The Taking Place blog has asked blogs that do not normally talk about women’s issues to write at least a little something against sexism or for women’s/gender liberation on March 8 – the International Women’s Day.
I have been reading recently about Lucretia Mott, the famous Quaker minister, abolitionist, social reformer and proponent of women’s rights. My brother and aunt, who are in the process of writing a book about our family genealogy, told me that a few of our ancestors who were Quaker abolitionists knew Lucretia Mott and other famous abolitionist leaders.
In the same way that Quakers came to believe that slavery was wrong and starting working for its abolition earlier than the rest of society, they also believed that women had the same right to an education and the right to speak in public as did men. Unfortunately not all of the anti-slavery movement felt the same way. When Lucretia Mott attended the International Anti-Slavery Convention in London, England in June 1840 as a delegate she was not formally seated and had to speak from a roped-off women’s section out of view of the men. Lucretia Mott and Elizabeth Cady Stanton returned from England determined to hold a convention and form a society to advocate for the rights of women.

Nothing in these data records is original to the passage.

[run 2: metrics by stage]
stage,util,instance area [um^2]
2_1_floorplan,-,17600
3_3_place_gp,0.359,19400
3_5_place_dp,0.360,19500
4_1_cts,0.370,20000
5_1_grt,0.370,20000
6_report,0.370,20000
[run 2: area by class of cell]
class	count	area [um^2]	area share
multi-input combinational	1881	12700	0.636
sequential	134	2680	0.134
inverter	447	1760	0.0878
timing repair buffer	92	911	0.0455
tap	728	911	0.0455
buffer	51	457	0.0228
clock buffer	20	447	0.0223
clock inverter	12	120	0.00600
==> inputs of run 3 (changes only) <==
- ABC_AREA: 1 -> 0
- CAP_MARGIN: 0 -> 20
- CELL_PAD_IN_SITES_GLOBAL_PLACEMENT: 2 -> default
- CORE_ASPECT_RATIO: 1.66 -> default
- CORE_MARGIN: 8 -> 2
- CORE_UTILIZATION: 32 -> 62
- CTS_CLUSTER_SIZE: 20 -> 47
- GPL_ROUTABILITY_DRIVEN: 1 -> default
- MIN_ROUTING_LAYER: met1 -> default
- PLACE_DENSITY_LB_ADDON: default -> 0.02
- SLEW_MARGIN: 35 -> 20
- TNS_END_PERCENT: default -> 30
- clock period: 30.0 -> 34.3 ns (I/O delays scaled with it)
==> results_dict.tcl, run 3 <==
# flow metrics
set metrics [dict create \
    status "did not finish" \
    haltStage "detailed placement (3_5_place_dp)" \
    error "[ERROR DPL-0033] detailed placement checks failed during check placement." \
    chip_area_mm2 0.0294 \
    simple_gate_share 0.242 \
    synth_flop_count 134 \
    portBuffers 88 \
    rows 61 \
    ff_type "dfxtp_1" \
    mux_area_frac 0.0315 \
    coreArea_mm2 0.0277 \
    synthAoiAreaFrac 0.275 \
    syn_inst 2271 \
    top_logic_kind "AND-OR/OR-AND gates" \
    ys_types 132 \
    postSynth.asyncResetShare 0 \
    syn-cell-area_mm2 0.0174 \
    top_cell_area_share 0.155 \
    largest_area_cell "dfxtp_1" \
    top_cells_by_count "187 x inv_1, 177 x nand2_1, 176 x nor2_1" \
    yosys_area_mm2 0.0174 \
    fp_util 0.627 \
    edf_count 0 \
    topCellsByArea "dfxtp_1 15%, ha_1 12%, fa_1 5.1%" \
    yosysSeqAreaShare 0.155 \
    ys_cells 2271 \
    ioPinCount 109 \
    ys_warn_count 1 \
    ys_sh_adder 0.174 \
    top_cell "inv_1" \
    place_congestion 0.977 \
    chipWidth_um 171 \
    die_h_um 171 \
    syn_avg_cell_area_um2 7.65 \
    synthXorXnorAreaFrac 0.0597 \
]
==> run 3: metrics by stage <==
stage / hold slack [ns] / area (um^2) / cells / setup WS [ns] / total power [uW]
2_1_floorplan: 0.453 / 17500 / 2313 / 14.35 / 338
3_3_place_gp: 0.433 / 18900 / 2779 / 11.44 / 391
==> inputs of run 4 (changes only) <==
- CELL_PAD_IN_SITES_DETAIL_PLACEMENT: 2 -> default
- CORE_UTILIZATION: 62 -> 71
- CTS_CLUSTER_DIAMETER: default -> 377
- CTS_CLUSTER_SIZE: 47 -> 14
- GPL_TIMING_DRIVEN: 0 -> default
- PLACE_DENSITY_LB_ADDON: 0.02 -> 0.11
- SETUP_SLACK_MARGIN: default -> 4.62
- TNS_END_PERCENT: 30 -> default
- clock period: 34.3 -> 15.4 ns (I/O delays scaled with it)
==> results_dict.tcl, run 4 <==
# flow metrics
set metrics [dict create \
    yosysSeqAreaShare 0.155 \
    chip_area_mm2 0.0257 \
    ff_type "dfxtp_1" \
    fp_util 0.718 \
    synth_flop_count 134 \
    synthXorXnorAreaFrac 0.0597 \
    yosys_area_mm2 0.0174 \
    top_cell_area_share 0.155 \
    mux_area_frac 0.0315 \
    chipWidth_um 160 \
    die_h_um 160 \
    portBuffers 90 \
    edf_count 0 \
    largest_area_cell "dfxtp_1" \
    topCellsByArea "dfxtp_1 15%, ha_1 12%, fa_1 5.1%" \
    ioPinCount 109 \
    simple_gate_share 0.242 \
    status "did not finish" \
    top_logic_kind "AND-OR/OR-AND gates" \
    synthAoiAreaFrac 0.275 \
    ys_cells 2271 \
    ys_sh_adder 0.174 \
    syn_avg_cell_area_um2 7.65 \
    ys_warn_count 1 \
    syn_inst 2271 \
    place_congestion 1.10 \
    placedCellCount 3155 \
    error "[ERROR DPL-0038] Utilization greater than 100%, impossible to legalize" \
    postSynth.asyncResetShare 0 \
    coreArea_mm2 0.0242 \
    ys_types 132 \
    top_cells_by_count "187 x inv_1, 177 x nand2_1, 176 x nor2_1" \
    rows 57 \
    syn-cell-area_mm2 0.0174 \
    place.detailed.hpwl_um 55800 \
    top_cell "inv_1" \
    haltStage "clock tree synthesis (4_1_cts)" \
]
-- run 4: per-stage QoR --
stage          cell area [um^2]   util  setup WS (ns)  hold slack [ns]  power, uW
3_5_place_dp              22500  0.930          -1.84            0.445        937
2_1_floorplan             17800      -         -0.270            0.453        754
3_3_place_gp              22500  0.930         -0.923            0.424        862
==> run B <==
## TOP_VIEW
module TOP_VIEW#(parameter alu_width =16)
(
  input wire [alu_width-1:0]    A,B,
  input wire                    clk,rst,
  input wire [3:0]              alu_fun,
  output wire                   arith_flag,carry_out,logic_flag,comp_flag,shift_flag,
  output wire [alu_width-1:0]   arith_out,logic_out,comp_out,shift_out
  );
Settings: LEC_CHECK=0, ABC_AREA=1, CAP_MARGIN=20, CORE_MARGIN=2, CORE_UTILIZATION=65, CTS_CLUSTER_DIAMETER=52, PLACE_DENSITY_LB_ADDON=0.03, SETUP_SLACK_MARGIN=5.0, SLEW_MARGIN=20, TNS_END_PERCENT=65; clock period 32.6 ns.
run.sh (not shown) runs the stock make flow with config.mk's settings and CLKGATE_MAP_FILE=.
==> run H (differences from run B) <==
Settings changed: ABC_AREA 1 to not set, CTS_CLUSTER_DIAMETER 52 to not set, PLACE_DENSITY_LB_ADDON 0.03 to not set, SETUP_SLACK_MARGIN 5.0 to -1.87, TNS_END_PERCENT 65 to not set.
==> flow/constraint.sdc (replaced) <==
create_clock -name core_clock -period 25.3 [get_ports {clk}]
set_input_delay 5.0600 -clock core_clock [delete_from_list [all_inputs] [get_ports {clk}]]
set_output_delay 5.0600 -clock core_clock [all_outputs]
set_load 0.01 [all_outputs]
==> run Y (differences from run B) <==
Settings changed: ABC_AREA 1 to not set, CORE_UTILIZATION 65 to 56, CTS_CLUSTER_DIAMETER 52 to not set, PLACE_DENSITY_LB_ADDON 0.03 to not set, SETUP_SLACK_MARGIN 5.0 to -1.7, TNS_END_PERCENT 65 to not set.
==> flow/constraint.sdc (replaced) <==
create_clock -name core_clock -period 23.4 [get_ports {clk}]
set_input_delay 4.6800 -clock core_clock [delete_from_list [all_inputs] [get_ports {clk}]]
set_output_delay 4.6800 -clock core_clock [all_outputs]
set_load 0.01 [all_outputs]
==> summary of the runs <==
Run Y finished but fails on negative setup slack. Run B did not get past 5_1_grt, error GRT-0232. Run H did not get past 5_1_grt (GRT-0116). In run Y the synthesized cell count is lower than in run B, by 15%. Between run B and run Y, the lower die area is in run B (gap about 14%, measured against run Y). Between run Y and run B, the lower area after synthesis is in run B (gap 0.33%, measured against run B).
==> figures <==
quantity                                                                                          run Y                   run H                   run B
Result of the run                                                              finished with violations  stopped before the end  stopped before the end
Stage where the flow stopped                                                                          -                 5_1_grt                 5_1_grt
Reasons for failing layout checks                                                  negative setup slack                       -                       -
Vertical extent of the die                                                                174.2 microns           161.9 microns           161.7 microns
XOR/XNOR Area Share                                                                             0.07940                 0.07940                 0.06936
Post-synthesis sequential area ratio                                                            0.08333                 0.08333                 0.08360
Number of setup buffers added after CTS                                                             144                      84                     136
Total cells reported by yosys after synthesis                                                      2054                    2054                    2405
Largest type area fraction                                                                       0.1937                  0.1937                  0.1943
Mux contribution to synthesized area                                                            0.05872                 0.05872               0.0006193
Area fraction in compound gates                                                                  0.1929                  0.1929                  0.1685
Placed wire-length estimate                                                               48980 microns           50460 microns           39550 microns
Distinct lib cells used                                                                             103                     103                      64
Basic-gate share of the synthesized area counting and, or, nand and nor cells                    0.1976                  0.1976                  0.2212


==> fjord <==
Starting RTL as in the previous note.
==> flow/design.v (excerpt) <==
module TOP_VIEW#(parameter alu_width =16)
(
  input wire [alu_width-1:0]    A,B,
  input wire                    clk,rst,
  input wire [3:0]              alu_fun,
  output wire                   arith_flag,carry_out,logic_flag,comp_flag,shift_flag,
  output wire [alu_width-1:0]   arith_out,logic_out,comp_out,shift_out
  );
wire                  comp_enable ;
wire                  shift_enable ;
wire                  logic_enable ;
wire                  arith_enable ;
  DECODER_UNIT U_decoder(
  .alu_fun(alu_fun[3:2]),
  .arith_enable(arith_enable),
  .logic_enable(logic_enable),
  .shift_enable(shift_enable),
  .comp_enable(comp_enable)
  );
  ARITHMATIC_UNIT U_arithmatic(
  .A(A),
  .arith_enable(arith_enable),
  .B(B),
  .clk(clk),
  .rst(rst),
  .alu_fun(alu_fun[1:0]),
  .arith_out(arith_out),
  .arith_flag(arith_flag),
  .carry_out(carry_out)
  );
   LOGIC_UNIT U_logic(
  .A(A),
  .logic_enable(logic_enable),
  .B(B),
  .clk(clk),
  .rst(rst),
  .alu_fun(alu_fun[1:0]),
  .logic_out(logic_out),
  .logic_flag(logic_flag)
   );
  ...
export LEC_CHECK = 0
export ABC_AREA = 1
export CAP_MARGIN = 20
export CORE_MARGIN = 2
export CORE_UTILIZATION = 60
export CTS_CLUSTER_DIAMETER = 294
export CTS_CLUSTER_SIZE = 96
export PLACE_DENSITY = 0.36
export SLEW_MARGIN = 20
export TNS_END_PERCENT = 10
create_clock -name core_clock -period 19.5 [get_ports {clk}]
==> raven: changes against fjord <==
- ABC_AREA: 1 -> unset
- CORE_UTILIZATION: 60 -> 57
- CTS_CLUSTER_DIAMETER: 294 -> unset
- CTS_CLUSTER_SIZE: 96 -> unset
- PLACE_DENSITY: 0.36 -> unset
- SETUP_SLACK_MARGIN: unset -> 4.61
- TNS_END_PERCENT: 10 -> unset
==> flow/constraint.sdc (replaced) <==
create_clock -name core_clock -period 18.0 [get_ports {clk}]
set_input_delay 3.6000 -clock core_clock [delete_from_list [all_inputs] [get_ports {clk}]]
set_output_delay 3.6000 -clock core_clock [all_outputs]
set_load 0.01 [all_outputs]
==> harbor: changes against fjord <==
- ABC_AREA: 1 -> unset
- CORE_UTILIZATION: 60 -> 70
- CTS_CLUSTER_DIAMETER: 294 -> 228
- CTS_CLUSTER_SIZE: 96 -> 37
- PLACE_DENSITY: 0.36 -> unset
- SETUP_SLACK_MARGIN: unset -> -1.87
- TNS_END_PERCENT: 10 -> unset
==> flow/constraint.sdc (replaced) <==
create_clock -name core_clock -period 25.3 [get_ports {clk}]
set_input_delay 5.0600 -clock core_clock [delete_from_list [all_inputs] [get_ports {clk}]]
set_output_delay 5.0600 -clock core_clock [all_outputs]
set_load 0.01 [all_outputs]
==> summary of the runs <==
- harbor aborted during clock tree synthesis with DPL-0038. raven ran to the end with violations: setup timing. fjord produced a layout that fails on setup timing.
- Between fjord and raven, the lower first-iteration DRC count is in fjord (gap about 50%, measured against raven).
- Of raven and fjord, raven has the higher wire length (gap about 30%, measured against fjord).
- Of fjord and raven, raven has the higher sequential power (gap about 7%, measured against raven).
- Synthesized area is the same in raven and harbor.
- Sequential share of layout area: fjord is higher than raven (0.42 points).
- In fjord the critical path depth is higher than in raven, by 70.
- Between fjord and raven, the lower total power is in fjord (gap about 15%, measured against raven).
- Against fjord, the final cell count of raven is smaller by 5.0%.
- Global-route usage: fjord is lower than raven (5.6 points).
Power is estimated from default activity; no workload was simulated.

We have made a lot of progress in woman’s equality since those days, at least in the North America and Europe. We have removed most of the legal and institutional barriers to equality. But there is still a lot of work to be done, much of it within people’s own psyche and expectations. Hollywood no longer makes movies about young girls passively waiting for their prince to come, but many young women seem to think their physical appearance, rather than their education, skills and talents determine their career choices. Why does my teenage daughter pay so much more attention to women like Anna Nicole Smith than to women like Nancy Pelosi, or Drew G. Faust, the first woman president of Harvard?